October 18, 2006
Reality, The need for
I’ve been reading, desultorily since May, Le Ménagier de Paris (The Goodman of Paris), a treatise on moral and domestic economy written late in the 14th century. Tempted, indeed, to write an updated version, from my own harvest of moral aphorisms and household hints, to be entitled, perhaps, Instructions to the Ladies. There being few books written like this any more, at least by men.
This mediaeval one is a collection of practical notes to his young wife of 15, for running his household, and for conducting herself both publicly and privately, presented by an old husband of 61 (the “Goodman” in question).
On the principle, first things first, it begins with how to salute and thank God on waking and rising, then proceeds by entertaining exempla from literary and Biblical sources to distinguish good mistresses from bad. The seven deadly sins and the corresponding virtues are especially well done.
The second half of the manuscript is mostly a cookery book, with preparatory notes on gardening (mediaeval man grew much of what he ate), and how to direct the varlets, servants, and chambermaids at the Goodman’s town and country estates. It concludes, usefully, with recipes for beverages and pottages to serve the old and infirm -- the last words explaining how to hull barley or corn, to make frumenty.
The manuscript was never intended for publication. That is part of its charm -- the candour it shares in different ways with books like the Paston Letters, or Pepys’s Diary, or even Margery Kempe. The author is not trying so hard to avoid looking like an idiot to his own and future ages, that he suppresses any truth.
The scandal of a teenaged girl marrying an old man, was, all points considered, a little less then than now. But the kind of “marriage” that might result is radically different. Circa 1393, the old man is doing a favour to an orphan girl, raising her in society, and endowing her with wealth, in return for nursing him through his dotage. Lust is not confessed in his calculations; there is a real paternal tenderness instead. There are poignant moments, as when the Goodman notes his young wife has begged him not to correct her mistakes in public. Could he please be patient, and wait till they are alone? For she is trying her best to obey him.

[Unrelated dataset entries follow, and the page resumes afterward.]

===== src/rtl/epbuf_pkg.sv =====
package epbuf_pkg;

  typedef enum logic [2:0] {
    OP_NONE,
    OP_MODE,
    OP_TFREAD,
    OP_VALIDATE,
    OP_CLEAR,
    OP_RESTART,
    OP_DMARST,
    OP_ILLEGAL
  } op_e;

  localparam logic [7:0] CODE_TFREAD   = 8'h0C;
  localparam logic [7:0] CODE_VALIDATE = 8'h0E;
  localparam logic [7:0] CODE_CLEAR    = 8'h0F;
  localparam logic [7:0] CODE_RESTART  = 8'h10;
  localparam logic [7:0] CODE_DMARST   = 8'h11;

  // Map a raw command code to its operation class.
  function automatic op_e decode_op(input logic [7:0] c);
    op_e r;
    if (c[7:3] == 5'd0) r = OP_MODE;
    else begin
      case (c)
        CODE_TFREAD:   r = OP_TFREAD;
        CODE_VALIDATE: r = OP_VALIDATE;
        CODE_CLEAR:    r = OP_CLEAR;
        CODE_RESTART:  r = OP_RESTART;
        CODE_DMARST:   r = OP_DMARST;
        default:       r = OP_ILLEGAL;
      endcase
    end
    return r;
  endfunction

endpackage


===== src/rtl/epbuf_cmd_decode.sv =====
module epbuf_cmd_decode
  import epbuf_pkg::*;
(
  input  logic       valid,
  input  logic [7:0] code,
  output op_e        op
);
  always_comb begin
    op = valid ? decode_op(code) : OP_NONE;
  end
endmodule


===== src/rtl/epbuf_fifo.sv =====
module epbuf_fifo #(
  parameter int DATA_W = 8,
  parameter int DEPTH  = 16,
  localparam int AW    = $clog2(DEPTH),
  localparam int LW    = AW + 1
) (
  input  logic              clk,
  input  logic              rst_n,
  input  logic              cmd_blk,
  input  logic              do_clear,
  input  logic              do_restart,
  input  logic              do_validate,
  input  logic              push_en,
  input  logic [DATA_W-1:0] push_data,
  input  logic              pop_en,
  output logic [DATA_W-1:0] pop_data,
  output logic [AW-1:0]     wr_ptr,
  output logic [AW-1:0]     rd_ptr,
  output logic [LW-1:0]     level,
  output logic              pkt_valid,
  output logic              push_ok,
  output logic              pop_ok
);
  logic [DATA_W-1:0] mem [DEPTH];

  function automatic logic [AW-1:0] ptr_inc(input logic [AW-1:0] p);
    return (p == AW'(DEPTH - 1)) ? '0 : p + 1'b1;
  endfunction

  assign push_ok  = push_en && !cmd_blk && (level != LW'(DEPTH));
  assign pop_ok   = pop_en && !cmd_blk && (level != '0);
  assign pop_data = mem[rd_ptr];

  always_ff @(posedge clk) begin
    if (push_ok) mem[wr_ptr] <= push_data;
  end

  always_ff @(posedge clk) begin
    if (!rst_n || do_clear) begin
      wr_ptr    <= '0;
      rd_ptr    <= '0;
      level     <= '0;
      pkt_valid <= 1'b0;
    end else if (do_restart) begin
      wr_ptr <= '0;
      rd_ptr <= '0;
    end else begin
      if (push_ok) wr_ptr <= ptr_inc(wr_ptr);
      if (pop_ok)  rd_ptr <= ptr_inc(rd_ptr);
      case ({push_ok, pop_ok})
        2'b10:   level <= level + 1'b1;
        2'b01:   level <= level - 1'b1;
        default: level <= level;
      endcase
      if (do_validate) pkt_valid <= (level != '0);
      else if (pop_ok && !push_ok && level == LW'(1)) pkt_valid <= 1'b0;
    end
  end
endmodule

The Goodman has no heirs, and his end is nearing. It is a “mariage de convenance”. That is what is most poignant in the book, but also, where it touches on my moral for today. For the Goodman has a clear sense of reality. Several times he mentions the girl’s “next husband” -- the one more her own age she will surely marry after he dies -- for instance, when declaring, “What will your next husband think of me, if I haven’t taught you to cook properly?”
I do not myself aspire to have such a young wife in my old age, incidentally. For one thing, they don’t make them the way they used to. For another, I am too modern, and too North American, and therefore too used to associating intimacy with equality. We have lost too much of the ability to “condescend” in the fine old sense of that word, as it was used when people could be close without being similar or equal. That comes, I suppose, from losing our varlets, servants, and chambermaids; but also from a desiccation of spirit. We have become homogenized and pasteurized and democratized and -- interchangable.
But I do aspire to the Goodman’s solid, stoical, prudential sense of what must happen, starting with the observation that he will die and yet, life will go on. That is not the whole story, even of mortality, but it is the beginning of the story of “common sense”.
A friend in Texas writes about a difficult son-in-law, showing his first confident signs of adulthood, a little after getting married and having a kid. There is also a mortgage in there somewhere, and even a small business. My friend mentions the son-in-law is suddenly coming around politically, too, that he is “getting out from under the spell of the [bad word for a liberal Democrat] pied pipers”. It is one of innumerable such anecdotes I’ve heard -- for a person’s political views do, nearly invariably, reflect his degree of maturity. The same can be demonstrated in the demographics of any democracy: that as people acquire responsibilities and stakes, their voting shifts “progressively” rightward on the political spectrum, and away from the narcissistic dream-world offered by what I call the leftoids and gliberals.
The conditions in which we manifest our adulthood may change over the centuries; yet throughout, the sense of reality is formed and cultivated at the personal and domestic level. This is the connexion between so-called “family values”, or "social conservatism", and common sense in public life.